GLENN L. HENRY, Corporation Counsel, Dane County

Attorney General of Wisconsin — Opinion
November 6, 1974.

Counties; Reapportionment; Under sec. 59.03 (3) (c), Stats., alteration of county supervisory district boundaries between decennial censuses is authorized only where ward boundaries originally relied upon in reapportioning the county have been subsequently altered by incorporation, annexation, detachment or consolidation.

VICTOR A. MILLER, Attorney General

GLENN L. HENRY, Corporation Counsel, Dane County

You request my opinion whether sec. 59.03 (3) (c), Stats., which relates to the alteration of the boundaries of county supervisory districts between decennial censuses, prohibits the redistricting of supervisory districts under the following circumstances:

The existing supervisory districts in Dane County were not based upon ward lines. The City of Madison recently annexed a number of town islands and is currently considering redistricting to a 24 aldermanic plan. Since there are now 24 county supervisors representing areas of the City of Madison,

Page 545

the question has arisen concerning whether Dane County could then redistrict to correspond with the City’s aldermanic districts.

Section 59.03 (3) (c), Stats., renumbered from sec. 59.03 (2) (c), by ch. 118, Laws of 1973, provides in part as follows:

Changes during decade. New ward lines adopted after the enactment of a plan of supervisory districts under par. (b) due to incorporation, annexation, detachment or consolidation may serve as a basis for altering between federal decennial censuses the boundaries of supervisory districts which utilized such ward lines as district boundaries, in the discretion of the county board. . . .” (Emphasis added.)

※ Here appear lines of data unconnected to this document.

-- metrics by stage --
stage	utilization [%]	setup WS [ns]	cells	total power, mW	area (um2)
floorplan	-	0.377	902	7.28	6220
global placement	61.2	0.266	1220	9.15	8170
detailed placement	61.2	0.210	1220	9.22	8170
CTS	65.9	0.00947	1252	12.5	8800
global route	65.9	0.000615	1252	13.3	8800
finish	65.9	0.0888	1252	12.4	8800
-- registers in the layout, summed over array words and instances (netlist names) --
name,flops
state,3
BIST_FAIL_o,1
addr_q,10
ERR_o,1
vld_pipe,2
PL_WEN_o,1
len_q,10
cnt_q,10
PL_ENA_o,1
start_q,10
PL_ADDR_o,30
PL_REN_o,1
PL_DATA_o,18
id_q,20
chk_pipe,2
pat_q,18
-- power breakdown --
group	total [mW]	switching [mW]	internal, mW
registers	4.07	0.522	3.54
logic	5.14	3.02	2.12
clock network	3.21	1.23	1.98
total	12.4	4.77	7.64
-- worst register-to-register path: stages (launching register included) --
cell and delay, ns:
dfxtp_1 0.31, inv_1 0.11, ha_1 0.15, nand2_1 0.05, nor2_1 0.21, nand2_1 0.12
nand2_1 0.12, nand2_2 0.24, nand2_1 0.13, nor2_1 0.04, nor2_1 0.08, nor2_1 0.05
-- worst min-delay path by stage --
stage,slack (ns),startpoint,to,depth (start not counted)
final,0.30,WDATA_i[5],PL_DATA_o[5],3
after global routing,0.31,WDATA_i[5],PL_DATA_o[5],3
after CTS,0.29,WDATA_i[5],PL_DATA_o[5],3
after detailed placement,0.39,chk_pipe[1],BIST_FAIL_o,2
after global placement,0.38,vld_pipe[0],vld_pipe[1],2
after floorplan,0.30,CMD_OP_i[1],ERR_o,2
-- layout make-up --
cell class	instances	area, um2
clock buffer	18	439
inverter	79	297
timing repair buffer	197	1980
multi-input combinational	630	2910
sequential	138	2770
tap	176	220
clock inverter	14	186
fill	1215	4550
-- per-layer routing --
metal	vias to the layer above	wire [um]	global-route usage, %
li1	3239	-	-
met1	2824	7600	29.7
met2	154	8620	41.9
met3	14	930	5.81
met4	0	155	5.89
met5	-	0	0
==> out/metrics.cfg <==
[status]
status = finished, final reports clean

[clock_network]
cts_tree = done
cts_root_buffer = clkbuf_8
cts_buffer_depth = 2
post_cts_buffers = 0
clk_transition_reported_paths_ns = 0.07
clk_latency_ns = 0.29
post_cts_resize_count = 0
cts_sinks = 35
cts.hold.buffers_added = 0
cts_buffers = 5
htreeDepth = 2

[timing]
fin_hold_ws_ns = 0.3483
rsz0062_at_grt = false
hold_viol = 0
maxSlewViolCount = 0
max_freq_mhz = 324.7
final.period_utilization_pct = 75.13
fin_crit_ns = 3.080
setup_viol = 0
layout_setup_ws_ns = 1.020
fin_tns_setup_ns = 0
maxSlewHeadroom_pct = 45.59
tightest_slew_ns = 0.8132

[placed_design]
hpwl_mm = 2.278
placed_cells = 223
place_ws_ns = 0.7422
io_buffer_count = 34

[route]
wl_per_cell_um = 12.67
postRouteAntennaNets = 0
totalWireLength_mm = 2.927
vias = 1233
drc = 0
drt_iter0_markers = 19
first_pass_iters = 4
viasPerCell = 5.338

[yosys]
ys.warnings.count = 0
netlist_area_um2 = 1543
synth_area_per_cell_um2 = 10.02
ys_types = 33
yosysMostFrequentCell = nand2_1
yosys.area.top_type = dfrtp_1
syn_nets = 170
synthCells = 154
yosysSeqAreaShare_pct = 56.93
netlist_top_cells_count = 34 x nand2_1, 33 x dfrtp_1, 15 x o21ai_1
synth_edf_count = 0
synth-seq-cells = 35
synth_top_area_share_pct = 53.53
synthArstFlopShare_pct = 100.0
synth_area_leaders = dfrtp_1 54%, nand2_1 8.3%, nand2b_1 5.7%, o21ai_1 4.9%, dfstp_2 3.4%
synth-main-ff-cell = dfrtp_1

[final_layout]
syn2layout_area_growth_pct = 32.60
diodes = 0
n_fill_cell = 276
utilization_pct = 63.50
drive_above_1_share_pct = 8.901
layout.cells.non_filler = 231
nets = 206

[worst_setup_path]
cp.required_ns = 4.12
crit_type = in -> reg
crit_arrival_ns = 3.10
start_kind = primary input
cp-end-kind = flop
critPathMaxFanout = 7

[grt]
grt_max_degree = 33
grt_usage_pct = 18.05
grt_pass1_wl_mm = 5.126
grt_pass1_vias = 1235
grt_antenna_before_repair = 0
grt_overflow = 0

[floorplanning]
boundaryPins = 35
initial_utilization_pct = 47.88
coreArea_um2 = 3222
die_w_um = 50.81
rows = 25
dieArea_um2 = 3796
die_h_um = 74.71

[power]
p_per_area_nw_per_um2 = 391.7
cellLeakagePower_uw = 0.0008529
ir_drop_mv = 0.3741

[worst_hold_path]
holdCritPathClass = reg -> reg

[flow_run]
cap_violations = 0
**src/rtl/message_arbiter_if.sv**
```systemverilog
// rtl/message_arbiter_if.sv - source-side and packet_merger-side handshake bundle for message_arbiter
interface message_arbiter_if #(
   parameter int NUM_SOURCES    = 4,
   parameter int MESSAGE_LENGTH = 48,
   parameter int SRC_BITS       = $clog2(NUM_SOURCES)
);
   logic [NUM_SOURCES-1:0]                src_valid;
   logic [NUM_SOURCES-1:0]                src_ready;
   logic [NUM_SOURCES*MESSAGE_LENGTH-1:0] src_data;
   logic [NUM_SOURCES-1:0]                src_enable;
   logic                                  msg_valid;
   logic                                  msg_ready;
   logic [MESSAGE_LENGTH-1:0]             msg_data;
   logic [SRC_BITS-1:0]                   msg_source;

   modport master (
      input  src_valid, src_data, src_enable, msg_ready,
      output src_ready, msg_valid, msg_data, msg_source
   );

   modport slave (
      output src_valid, src_data, src_enable, msg_ready,
      input  src_ready, msg_valid, msg_data, msg_source
   );
endinterface

```
**src/rtl/message_arbiter.sv**
```systemverilog
// rtl/message_arbiter.sv - round-robin arbiter feeding one registered message stage to packet_merger
// Also keeps saturating per-source accepted-message counters for debug readback.
module message_arbiter #(
   parameter int NUM_SOURCES    = 4,
   parameter int MESSAGE_LENGTH = 48,
   parameter int COUNT_WIDTH    = 16,
   parameter int SRC_BITS       = $clog2(NUM_SOURCES)
) (
   input  logic                   clk,
   input  logic                   reset,
   message_arbiter_if.master      bus,
   input  logic [SRC_BITS-1:0]    stat_sel,
   output logic [COUNT_WIDTH-1:0] stat_count,
   input  logic                   stat_clear,
   output logic                   busy
);
   typedef enum logic {IDLE, SEND} state_t;

   localparam logic [COUNT_WIDTH-1:0] COUNT_MAX = '1;

   state_t                    state;
   state_t                    state_next;
   logic [SRC_BITS-1:0]       pointer;
   logic [SRC_BITS-1:0]       winner;
   logic [SRC_BITS:0]         idx;
   logic                      found;
   logic                      accept;
   logic [NUM_SOURCES-1:0]    eligible;
   logic [NUM_SOURCES-1:0]    grant;
   logic [MESSAGE_LENGTH-1:0] winner_data;
   logic [MESSAGE_LENGTH-1:0] data_q;
   logic [SRC_BITS-1:0]       source_q;
   logic [COUNT_WIDTH-1:0]    count [NUM_SOURCES];

   assign eligible = bus.src_valid & bus.src_enable;

   // Search starts at the pointer and wraps; idx carries one extra bit for the wrap test.
   always_comb begin
      found  = 1'b0;
      winner = '0;
      idx    = '0;
      for (int k = 0; k < NUM_SOURCES; k++) begin
         idx = {1'b0, pointer} + (SRC_BITS+1)'(k);
         if (idx >= (SRC_BITS+1)'(NUM_SOURCES)) begin
            idx = idx - (SRC_BITS+1)'(NUM_SOURCES);
         end
         if (!found && eligible[idx[SRC_BITS-1:0]]) begin
            found  = 1'b1;
            winner = idx[SRC_BITS-1:0];
         end
      end
   end

   always_comb begin
      winner_data = '0;
      for (int i = 0; i < NUM_SOURCES; i++) begin
         if (winner == SRC_BITS'(i)) begin
            winner_data = bus.src_data[i*MESSAGE_LENGTH +: MESSAGE_LENGTH];
         end
      end
   end

   always_comb begin
      state_next = state;
      accept     = 1'b0;
      case (state)
         IDLE: begin
            if (found) begin
               accept     = 1'b1;
               state_next = SEND;
            end
         end
         SEND: begin
            if (bus.msg_ready) begin
               accept     = found;
               state_next = found ? SEND : IDLE;
            end
         end
         default: state_next = IDLE;
      endcase
   end

   // Gating with reset keeps src_ready low for the whole time reset is held.
   assign grant = (accept && reset) ? ({{(NUM_SOURCES-1){1'b0}}, 1'b1} << winner) : '0;

   assign bus.src_ready  = grant;
   assign bus.msg_valid  = (state == SEND);
   assign bus.msg_data   = data_q;
   assign bus.msg_source = source_q;
   assign busy           = (state == SEND) || (|eligible);

   always_ff @(posedge clk or negedge reset) begin
      if (!reset) begin
         state <= IDLE;
      end else begin
         state <= state_next;
      end
   end

   always_ff @(posedge clk or negedge reset) begin
      if (!reset) begin
         pointer  <= '0;
         data_q   <= '0;
         source_q <= '0;
      end else if (accept) begin
         pointer  <= (winner == SRC_BITS'(NUM_SOURCES-1)) ? '0 : winner + 1'b1;
         data_q   <= winner_data;
         source_q <= winner;
      end
   end

   always_ff @(posedge clk or negedge reset) begin
      if (!reset) begin
         for (int i = 0; i < NUM_SOURCES; i++) count[i] <= '0;
      end else if (stat_clear) begin
         for (int i = 0; i < NUM_SOURCES; i++) count[i] <= '0;
      end else begin
         for (int i = 0; i < NUM_SOURCES; i++) begin
            if (bus.src_valid[i] && grant[i] && count[i] != COUNT_MAX) begin
               count[i] <= count[i] + 1'b1;
            end
         end
      end
   end

   always_comb begin
      stat_count = '0;
      for (int i = 0; i < NUM_SOURCES; i++) begin
         if (stat_sel == SRC_BITS'(i)) stat_count = count[i];
      end
   end
endmodule

```
**src/flat_wrapper.sv**
```systemverilog
// flat-port wrapper written by rule: the top's interface ports become plain ports
module message_arbiter_flat 
#(
   parameter int NUM_SOURCES    = 4,
   parameter int MESSAGE_LENGTH = 48,
   parameter int COUNT_WIDTH    = 16,
   parameter int SRC_BITS       = $clog2(NUM_SOURCES)
)
  (clk, reset, stat_sel, stat_count, stat_clear, busy, bus_src_valid, bus_src_data, bus_src_enable, bus_msg_ready, bus_src_ready, bus_msg_valid, bus_msg_data, bus_msg_source);
  message_arbiter_if #(.NUM_SOURCES(NUM_SOURCES), .MESSAGE_LENGTH(MESSAGE_LENGTH), .SRC_BITS(SRC_BITS)) bus_i ();
  input  logic clk;
  input  logic reset;
  input  logic [SRC_BITS-1:0] stat_sel;
  output logic [COUNT_WIDTH-1:0] stat_count;
  input  logic stat_clear;
  output logic busy;
  input wire logic [$bits(bus_i.src_valid)-1:0] bus_src_valid;
  input wire logic [$bits(bus_i.src_data)-1:0] bus_src_data;
  input wire logic [$bits(bus_i.src_enable)-1:0] bus_src_enable;
  input wire logic [$bits(bus_i.msg_ready)-1:0] bus_msg_ready;
  output wire logic [$bits(bus_i.src_ready)-1:0] bus_src_ready;
  output wire logic [$bits(bus_i.msg_valid)-1:0] bus_msg_valid;
  output wire logic [$bits(bus_i.msg_data)-1:0] bus_msg_data;
  output wire logic [$bits(bus_i.msg_source)-1:0] bus_msg_source;
  assign bus_i.src_valid = bus_src_valid;
  assign bus_i.src_data = bus_src_data;
  assign bus_i.src_enable = bus_src_enable;
  assign bus_i.msg_ready = bus_msg_ready;
  assign bus_src_ready = bus_i.src_ready;
  assign bus_msg_valid = bus_i.msg_valid;
  assign bus_msg_data = bus_i.msg_data;
  assign bus_msg_source = bus_i.msg_source;
  message_arbiter #(.NUM_SOURCES(NUM_SOURCES), .MESSAGE_LENGTH(MESSAGE_LENGTH), .COUNT_WIDTH(COUNT_WIDTH), .SRC_BITS(SRC_BITS)) u_core (.clk(clk), .reset(reset), .bus(bus_i), .stat_sel(stat_sel), .stat_count(stat_count), .stat_clear(stat_clear), .busy(busy));
endmodule
```
**config.mk**
```make
export PLATFORM = sky130hd
export DESIGN_NAME = message_arbiter_flat
export DESIGN_NICKNAME = d
export VERILOG_FILES = /design/src/rtl/message_arbiter_if.sv /design/src/rtl/message_arbiter.sv /design/src/flat_wrapper.sv
export SDC_FILE = /design/constraint.sdc
export NUM_CORES = 1
export LEC_CHECK = 0
export BUFFER_PORTS_ARGS = -buffer_cell sky130_fd_sc_hd__buf_2
export CAP_MARGIN = 10
export CORE_ASPECT_RATIO = 0.75
export CORE_MARGIN = 2
export CORE_UTILIZATION = 51
export DETAILED_ROUTE_END_ITERATION = 8
export PLACE_DENSITY = 0.82
export SYNTH_ARGS = -nofsm -noshare
export SYNTH_HDL_FRONTEND = slang
export SYNTH_SLANG_ARGS = --single-unit
export TNS_END_PERCENT = 10
```
**constraint.sdc**
```tcl
create_clock -name clk -period 3.45 [get_ports clk]
set_input_delay 0.69 -clock clk [delete_from_list [all_inputs] [get_ports clk]]
set_output_delay 0.69 -clock clk [all_outputs]
set_load 0.05 [all_outputs]
```
==> flow_summary.json <==
{
  "wl_mm": 24.8,
  "drt_iter0_drc": 781,
  "fin_nets": 1349,
  "place.gp.congestion": 0.881,
  "synth_top_area_share": 0.381,
  "cts_root_buf": "clkbuf_16",
  "synth_fp_nets": 1103,
  "grt_pass1_wl_mm": 38.4,
  "status": "finished clean",
  "skew_ns": 0.0122,
  "dr.pass1.iters": 5,
  "cts_hold_buffers": 0,
  "core-area_um2": 14600,
  "p_leak_uw": 0.00435,
  "numCtsBuffers": 17,
  "cp.required_ns": 2.76,
  "synthTopCellsByCount": "134 x a21oi_1, 117 x dfrtp_1, 100 x nor2b_1",
  "hold_class": "in2async",
  "async_reset_ff_frac": 1.00,
  "drive_above_1_share": 0.324,
  "post-dp-hpwl_mm": 18.0,
  "dp_slack_ns": 0.119,
  "clk_pin_slew_ns": 0.06,
  "avgViaCountPerCell": 6.02,
  "io_buffers": 277,
  "synth-edff-count": 0,
  "insertion_delay_ns": 0.42,
  "grt_max_degree": 98,
  "yosysSeqAreaShare": 0.381,
  "synth_top_area_cell": "dfrtp_1",
  "die-width_um": 146,
  "vias": 8128,
  "grt_util_all_layers": 0.304,
  "areaGrowthSynthToFinish_pct": 29.3,
  "worstMarginPinSlew_ns": 0.978,
  "syn-cell-area_um2": 7680,
  "hold-worst-slack_ns": 0.130,
  "ios": 278,
  "synth-seq-cells": 117,
  "synth_cell_types": 57,
  "startpoint_type": "input pin",
  "maxCapViolCount": 0,
  "synthCells": 889,
  "rsz0062_at_grt": "false",
  "yosysMostFrequentCell": "a21oi_1",
  "antenna_left": 0,
  "arrival_ns": 2.65,
  "fin_crit_sh": 0.968,
  "timing.fmax_ghz": 0.299,
  "synth_area_leaders": "dfrtp_1 38%, a21oi_1 8.7%, nor2b_1 8.1%",
  "hold_viol": 0,
  "drc": 0,
  "period_minus_slack_ns": 3.34,
  "cts_tree": "done",
  "slew_headroom": 0.348,
  "cts_buffer_depth": 2,
  "setup_ws_ns": 0.109,
  "setup_tns_ns": 0,
  "cp_max_fo": 6,
  "fin_cells": 1350,
  "start_util": 0.526,
  "htreeDepth": 4,
  "ys.flop_type": "dfrtp_1",
  "drv_slew": 0,
  "die_h_um": 110,
  "avgSynthCellArea_um2": 8.64,
  "p_total_uw": 6800,
  "die_area_um2": 16100,
  "clock-sinks": 117,
  "wl_per_cell_um": 18.4,
  "report.final.setup_viol": 0,
  "overflow": 0,
  "critPathKind": "in2out",
  "antenna_found_initial": 2,
  "ir_worst_vdd_mv": 0.532,
  "endpoint_kind": "output port",
  "grt_pass1_vias": 7308,
  "yosysWarnings": 0,
  "r2r_slack_ns": 0.33,
  "core.rowCount": 38,
  "powerDensity_nw_per_um2": 685,
  "post-place-cells": 1314
}
[timing repair]
| action | CTS | global route |
|---|---|---|
| endpoints found under the setup margin | 0 | 1 |
| buffers inserted | 0 | 2 |
| endpoints found under the hold margin | 0 | 0 |
| gates resized for setup | 0 | 2 |
[layer usage]
layer  vias to the layer above  share of wire  GRT usage
li1                       3799              -          -
met4                         2          0.021      0.119
met1                      3868           0.41      0.419
met5                         -        0.00052          0
met2                       413           0.48      0.477
met3                        46          0.089     0.0626
[where the power goes]
group / total, µW / internal (µW) / switching [µW]
clock network: 2010 / 1390 / 624
registers: 1820 / 1650 / 173
logic: 2970 / 889 / 2080
total: 6800 / 3930 / 2880
[state kept, by name (all words and copies together) (netlist names)]
signal	count
u_core.bus.msg_source	2
u_core.pointer	2
u_core.bus.msg_data	48
u_core.bus.msg_valid	1
u_core.count	64
[critical path: stages]
cell       delay (ns)
buf_2            0.16
a32o_1           0.26
a2bb2oi_1        0.19
o21ai_0          0.19
nor2_2           0.19
ha_4             0.15
nand2_1          0.08
a211oi_4         0.41
clkbuf_4         0.33
[stage by stage]
step            util  area, µm²
6_report       0.680       9930
3_3_place_gp   0.633       9240
5_1_grt        0.680       9930
2_1_floorplan      -       7680
4_1_cts        0.679       9900
3_5_place_dp   0.633       9240
[placed cells by master (no fill, tap or decap), types with 6 or more instances in the layout]
master,synthesis,routed
nor4_1,10,10
o21ai_0,23,23
or3_1,18,18
clkbuf_16,0,17
dfrtp_1,117,117
mux4_2,15,15
buf_4,0,18
nand2_1,34,34
a31o_2,6,6
nor2b_1,100,100
nand4_1,21,21
o31ai_1,10,10
a21oi_1,134,134
xor2_1,6,6
inv_1,10,10
nand3_1,25,25
nor2_1,93,91
and3_1,8,7
or4_1,11,11
bufinv_16,0,6
nor3_1,54,54
buf_2,4,275
nand2b_1,8,8
a221oi_1,48,48
xnor2_1,15,15
[cells by family after synthesis]
kind of cell,count (synthesis),synth area share
buffers and inverters,80,0.0440
DFF,117,0.381
muxes,22,0.0562
AOI/OAI and AO/OA,240,0.200
xor gates and xnor gates,21,0.0239
and+or+nand+nor,401,0.281
adders and majority gates,8,0.0130
[worst paths after layout]
kind                                                  to  cells after the start                     start
worst max register to register          u_core.count[11]                     11         u_core.pointer[1]
max in group asynchronous                u_core.count[1]                      3                     reset
worst max-delay path                    bus_src_ready[3]                      9          bus_src_valid[0]
min in group clk                u_core.bus.msg_source[1]                      2  u_core.bus.msg_source[1]
worst min register to register  u_core.bus.msg_source[1]                      2  u_core.bus.msg_source[1]
worst min-delay path                   u_core.pointer[1]                      1                     reset
[area by class of cell]
| type | instances | area [µm²] |
|---|---|---|
| Clock buffer | 23 | 468 |
| Inverter | 10 | 37.5 |
| Antenna cell | 2 | 5.00 |
| Timing Repair Buffer | 297 | 1580 |
| Clock inverter | 9 | 198 |
| Fill cell | 1182 | 4670 |
| Multi-Input combinational cell | 692 | 4460 |
| Tap cell | 200 | 250 |
| Sequential cell | 117 | 2930 |
No activity file was read; power rests on OpenSTA's default activity.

Based on the emphasized language of the statute, it is my opinion that your county board may alter its supervisory district boundaries only where the county board establishing such boundaries originally relied on ward lines which have been subsequently altered by incorporation, annexation, detachment or consolidation. Under the circumstances you relate, there was no initial conformity of district and ward boundary lines. Therefore, the statute would not authorize the county board to now alter its district boundaries to conform with any newly created city aldermanic districts.